70% of Maryland freshmen and sophomore college students are enrolled in one of Maryland’s 16 community colleges.
Each year, Maryland’s community colleges enroll a diverse population of nearly 500,000 students.
More than 50% of Maryland’s community college students transfer to in-state colleges and universities to complete their baccalaureate degrees.
Maryland’s community colleges have dozens of transfer agreements with colleges and universities, both in-state and out-of-state, that guarantee the maximum number of credits will transfer and save students thousands of dollars in achieving their bachelor’s degrees.
Students who start at a Maryland community college and earn an associate’s degree and transfer in-state to earn a bachelor’s degree will save on average $11,000 in tuition and fees.
There are 156 non-credit program options at Maryland’s community colleges that meet professional licensing and certification requirements for in-demand jobs within our local communities.
The average student-to-faculty ratio at Maryland’s community colleges is 16:1, which encourages a collegiate environment of increased student/faculty engagement.
Maryland’s community college classes are taught by highly educated and credentialed faculty and industry experts, who are dedicated to student learning.

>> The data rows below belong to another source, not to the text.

`src/hdl/riw_pkg.sv`:
```
package riw_pkg;

  // Width of the age and settle counters.
  localparam int unsigned TimerWidth = 16;
  // Width of the configuration registers.
  localparam int unsigned CfgWidth = 16;
  // Counters and configuration values are compared at the wider of the two widths.
  localparam int unsigned CmpWidth = (TimerWidth > CfgWidth) ? TimerWidth : CfgWidth;

  localparam int unsigned CfgIndexWidth = 2;
  localparam int unsigned InDataWidth   = 8;
  localparam int unsigned OutDataWidth  = 16;

  localparam logic [CfgWidth-1:0] WdtTimeoutReset = CfgWidth'(500);
  localparam logic [CfgWidth-1:0] SettleTimeReset = CfgWidth'(300);

  typedef logic [TimerWidth-1:0] timer_t;
  typedef logic [CmpWidth-1:0]   cmp_t;

  typedef enum logic [1:0] {
    OP_PERMIT = 2'd0,
    OP_HEALTH = 2'd1,
    OP_TICK   = 2'd2
  } opcode_e;

  typedef enum logic [CfgIndexWidth-1:0] {
    REG_WDT_TIMEOUT = 2'd0,
    REG_SETTLE_TIME = 2'd1
  } reg_index_e;

  typedef enum logic [1:0] {
    FAULT_NONE       = 2'd0,
    FAULT_WELDED     = 2'd1,
    FAULT_NOT_CLOSED = 2'd2
  } fault_e;

  typedef enum logic [1:0] {
    CAUSE_OK    = 2'd0,
    CAUSE_STALE = 2'd1,
    CAUSE_FALSE = 2'd2
  } cause_e;

  // One result word, first field in the highest bits.
  typedef struct packed {
    logic   status_event;
    cause_e health_cause;
    cause_e permit_cause;
    fault_e fault_code;
    logic   mismatch_now;
    logic   settled_now;
    logic   feedback_seen;
    logic   relay_drive;
  } result_t;

endpackage

```
`src/hdl/relay_interlock_watchdog_top.sv`:
```
// A result word appears on the master side in the cycle after its input word is taken.
// Throughput: one input word per cycle while the master side keeps taking results; all work
// is one combinational pass between the state registers and a single output register,
// which is refilled as it drains. Reset (rst_ni low, asynchronous): relay open, both
// inputs unseen, counters zero, output empty, watchdog_timeout 500 and settle_time 300.
module relay_interlock_watchdog_top (
  input  logic                                  clk_i,
  input  logic                                  rst_ni,
  // Configuration write channel.
  input  logic                                  cfg_valid_i,
  output logic                                  cfg_ready_o,
  input  logic [riw_pkg::CfgIndexWidth-1:0]     cfg_index_i,
  input  logic [riw_pkg::CfgWidth-1:0]          cfg_data_i,
  // Input words.
  input  logic                                  s_axis_tvalid_i,
  output logic                                  s_axis_tready_o,
  // [0] message_value, [1] feedback_level, [2] feedback_valid, rest zero.
  input  logic [riw_pkg::InDataWidth-1:0]       s_axis_tdata_i,
  // [1:0] opcode.
  input  logic [1:0]                            s_axis_tuser_i,
  // Result words.
  output logic                                  m_axis_tvalid_o,
  input  logic                                  m_axis_tready_i,
  // [0] relay_drive, [1] feedback_seen, [2] settled_now, [3] mismatch_now,
  // [5:4] fault_code, [7:6] permit_cause, [9:8] health_cause, [10] status_event, rest zero.
  output logic [riw_pkg::OutDataWidth-1:0]      m_axis_tdata_o
);

  localparam int unsigned ResWidth = $bits(riw_pkg::result_t);

  // Configuration registers.
  logic [riw_pkg::CfgWidth-1:0] wdt_timeout_q, settle_time_q;

  // Interlock state.
  logic            permit_seen_q, permit_seen_d;
  logic            permit_level_q, permit_level_d;
  riw_pkg::timer_t permit_age_q, permit_age_d;
  logic            health_seen_q, health_seen_d;
  logic            health_level_q, health_level_d;
  riw_pkg::timer_t health_age_q, health_age_d;
  logic            relay_state_q, relay_state_d;
  logic            feedback_state_q, feedback_state_d;
  logic            mismatch_q, mismatch_d;
  logic            settled_q, settled_d;
  riw_pkg::timer_t since_change_q, since_change_d;

  // Output stage.
  logic             out_valid_q;
  riw_pkg::result_t out_res_q, out_res_d;

  logic in_accept;
  logic event_d;

  // Input word fields.
  logic msg_value, fb_level, fb_valid;
  riw_pkg::opcode_e opcode;

  // Aged counters for a tick.
  riw_pkg::timer_t permit_age_inc, health_age_inc, since_inc;
  logic permit_fresh_tick, health_fresh_tick, want;
  logic permit_fresh_d, health_fresh_d, mis;

  assign cfg_ready_o = 1'b1;

  // The input side is free whenever the output register is empty or drains this cycle.
  assign s_axis_tready_o = ~out_valid_q | m_axis_tready_i;
  assign in_accept       = s_axis_tvalid_i & s_axis_tready_o;

  assign msg_value = s_axis_tdata_i[0];
  assign fb_level  = s_axis_tdata_i[1];
  assign fb_valid  = s_axis_tdata_i[2];
  assign opcode    = riw_pkg::opcode_e'(s_axis_tuser_i);

  // Saturating increments: a counter at all ones stays there.
  assign permit_age_inc = (&permit_age_q)   ? permit_age_q   : permit_age_q + 1'b1;
  assign health_age_inc = (&health_age_q)   ? health_age_q   : health_age_q + 1'b1;
  assign since_inc      = (&since_change_q) ? since_change_q : since_change_q + 1'b1;

  // Freshness after the tick has aged both inputs.
  assign permit_fresh_tick = permit_seen_q &
      (riw_pkg::cmp_t'(permit_age_inc) <= riw_pkg::cmp_t'(wdt_timeout_q));
  assign health_fresh_tick = health_seen_q &
      (riw_pkg::cmp_t'(health_age_inc) <= riw_pkg::cmp_t'(wdt_timeout_q));
  assign want = permit_level_q & permit_fresh_tick & health_level_q & health_fresh_tick;

  // Next state for one accepted word.
  always_comb begin
    permit_seen_d    = permit_seen_q;
    permit_level_d   = permit_level_q;
    permit_age_d     = permit_age_q;
    health_seen_d    = health_seen_q;
    health_level_d   = health_level_q;
    health_age_d     = health_age_q;
    relay_state_d    = relay_state_q;
    feedback_state_d = feedback_state_q;
    mismatch_d       = mismatch_q;
    settled_d        = settled_q;
    since_change_d   = since_change_q;
    event_d          = 1'b0;
    mis              = 1'b0;
    unique case (opcode)
      riw_pkg::OP_PERMIT: begin
        permit_seen_d  = 1'b1;
        permit_level_d = msg_value;
        permit_age_d   = '0;
      end
      riw_pkg::OP_HEALTH: begin
        health_seen_d  = 1'b1;
        health_level_d = msg_value;
        health_age_d   = '0;
      end
      riw_pkg::OP_TICK: begin
        permit_age_d     = permit_age_inc;
        health_age_d     = health_age_inc;
        relay_state_d    = want;
        // A new command restarts the settle window; the mismatch flag is judged anew from it.
        since_change_d   = (want != relay_state_q) ? '0 : since_inc;
        feedback_state_d = fb_valid & fb_level;
        settled_d        = riw_pkg::cmp_t'(since_change_d) >=
                           riw_pkg::cmp_t'(settle_time_q);
        mis              = settled_d & (feedback_state_d != want);
        mismatch_d       = mis;
        // The mismatch flag counts as cleared on a command change before it is compared.
        event_d          = (want != relay_state_q) |
                           (mis != ((want != relay_state_q) ? 1'b0 : mismatch_q));
      end
      default: begin
        // Unused opcode: state unchanged, current state reported.
      end
    endcase
  end

  // The result word describes the state after the word.
  assign permit_fresh_d = permit_seen_d &
      (riw_pkg::cmp_t'(permit_age_d) <= riw_pkg::cmp_t'(wdt_timeout_q));
  assign health_fresh_d = health_seen_d &
      (riw_pkg::cmp_t'(health_age_d) <= riw_pkg::cmp_t'(wdt_timeout_q));

  always_comb begin
    out_res_d.relay_drive   = relay_state_d;
    out_res_d.feedback_seen = feedback_state_d;
    out_res_d.settled_now   = settled_d;
    out_res_d.mismatch_now  = mismatch_d;
    out_res_d.status_event  = event_d;
    if (mismatch_d & ~relay_state_d & feedback_state_d) begin
      out_res_d.fault_code = riw_pkg::FAULT_WELDED;
    end else if (mismatch_d & relay_state_d & ~feedback_state_d) begin
      out_res_d.fault_code = riw_pkg::FAULT_NOT_CLOSED;
    end else begin
      out_res_d.fault_code = riw_pkg::FAULT_NONE;
    end
    if (!permit_fresh_d) begin
      out_res_d.permit_cause = riw_pkg::CAUSE_STALE;
    end else if (permit_level_d) begin
      out_res_d.permit_cause = riw_pkg::CAUSE_OK;
    end else begin
      out_res_d.permit_cause = riw_pkg::CAUSE_FALSE;
    end
    if (!health_fresh_d) begin
      out_res_d.health_cause = riw_pkg::CAUSE_STALE;
    end else if (health_level_d) begin
      out_res_d.health_cause = riw_pkg::CAUSE_OK;
    end else begin
      out_res_d.health_cause = riw_pkg::CAUSE_FALSE;
    end
  end

  // Configuration registers; an index beyond the list is ignored.
  always_ff @(posedge clk_i or negedge rst_ni) begin
    if (!rst_ni) begin
      wdt_timeout_q <= riw_pkg::WdtTimeoutReset;
      settle_time_q <= riw_pkg::SettleTimeReset;
    end else if (cfg_valid_i) begin
      if (cfg_index_i == riw_pkg::REG_WDT_TIMEOUT) begin
        wdt_timeout_q <= cfg_data_i;
      end
      if (cfg_index_i == riw_pkg::REG_SETTLE_TIME) begin
        settle_time_q <= cfg_data_i;
      end
    end
  end

  // Interlock state, updated once per accepted word.
  always_ff @(posedge clk_i or negedge rst_ni) begin
    if (!rst_ni) begin
      permit_seen_q    <= 1'b0;
      permit_level_q   <= 1'b0;
      permit_age_q     <= '0;
      health_seen_q    <= 1'b0;
      health_level_q   <= 1'b0;
      health_age_q     <= '0;
      relay_state_q    <= 1'b0;
      feedback_state_q <= 1'b0;
      mismatch_q       <= 1'b0;
      settled_q        <= 1'b0;
      since_change_q   <= '0;
    end else if (in_accept) begin
      permit_seen_q    <= permit_seen_d;
      permit_level_q   <= permit_level_d;
      permit_age_q     <= permit_age_d;
      health_seen_q    <= health_seen_d;
      health_level_q   <= health_level_d;
      health_age_q     <= health_age_d;
      relay_state_q    <= relay_state_d;
      feedback_state_q <= feedback_state_d;
      mismatch_q       <= mismatch_d;
      settled_q        <= settled_d;
      since_change_q   <= since_change_d;
    end
  end

  // Output register: loads on every accepted word, empties when taken.
  always_ff @(posedge clk_i or negedge rst_ni) begin
    if (!rst_ni) begin
      out_valid_q <= 1'b0;
    end else if (in_accept) begin
      out_valid_q <= 1'b1;
    end else if (m_axis_tready_i) begin
      out_valid_q <= 1'b0;
    end
  end

  always_ff @(posedge clk_i) begin
    if (in_accept) begin
      out_res_q <= out_res_d;
    end
  end

  assign m_axis_tvalid_o = out_valid_q;
  assign m_axis_tdata_o  = {{(riw_pkg::OutDataWidth - ResWidth){1'b0}}, out_res_q};

endmodule

```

Maryland’s community colleges engage diverse student populations through enriching co-curricular activities and clubs as well as with successful, competitive men’s and women’s intercollegiate athletic programs as part of the Maryland Junior College Athletic Conference (MDJUCO) and the National Junior College Athletic Association (NJCAA).
88% of alumni from Maryland’s 16 community colleges remain within the state and they contribute to their local and state economies by purchasing goods and services and as engaged tax-paying citizens.
For every dollar invested, community college students will realize an average 2.5 return on investment while taxpayers see an annual return of 4.2% on their investment in Maryland’s community colleges.
Nearly $10 billion is pumped into Maryland’s economy every year by our 16 community colleges. (equivalent to employment of 150,000 people)
By 2020, 69% of Maryland’s jobs will require a postsecondary education. Community colleges are the largest single workforce trainer in Maryland.
Due to Maryland’s community college students and their completion, Maryland will see avoided social costs amounting to $494 million annually, equal to the sum of avoided costs related to health, crime, and unemployment.
Maryland community colleges offer degree, certificate and skills training programs to support workforce development for the region’s fastest growing industries such as nursing, allied health, cybersecurity, and hospitality.
Graduating from one of Maryland’s community colleges has proven to have a profound impact on earnings. The median income for graduates more than doubles three years after completion when compared to student earnings one-year prior to graduation.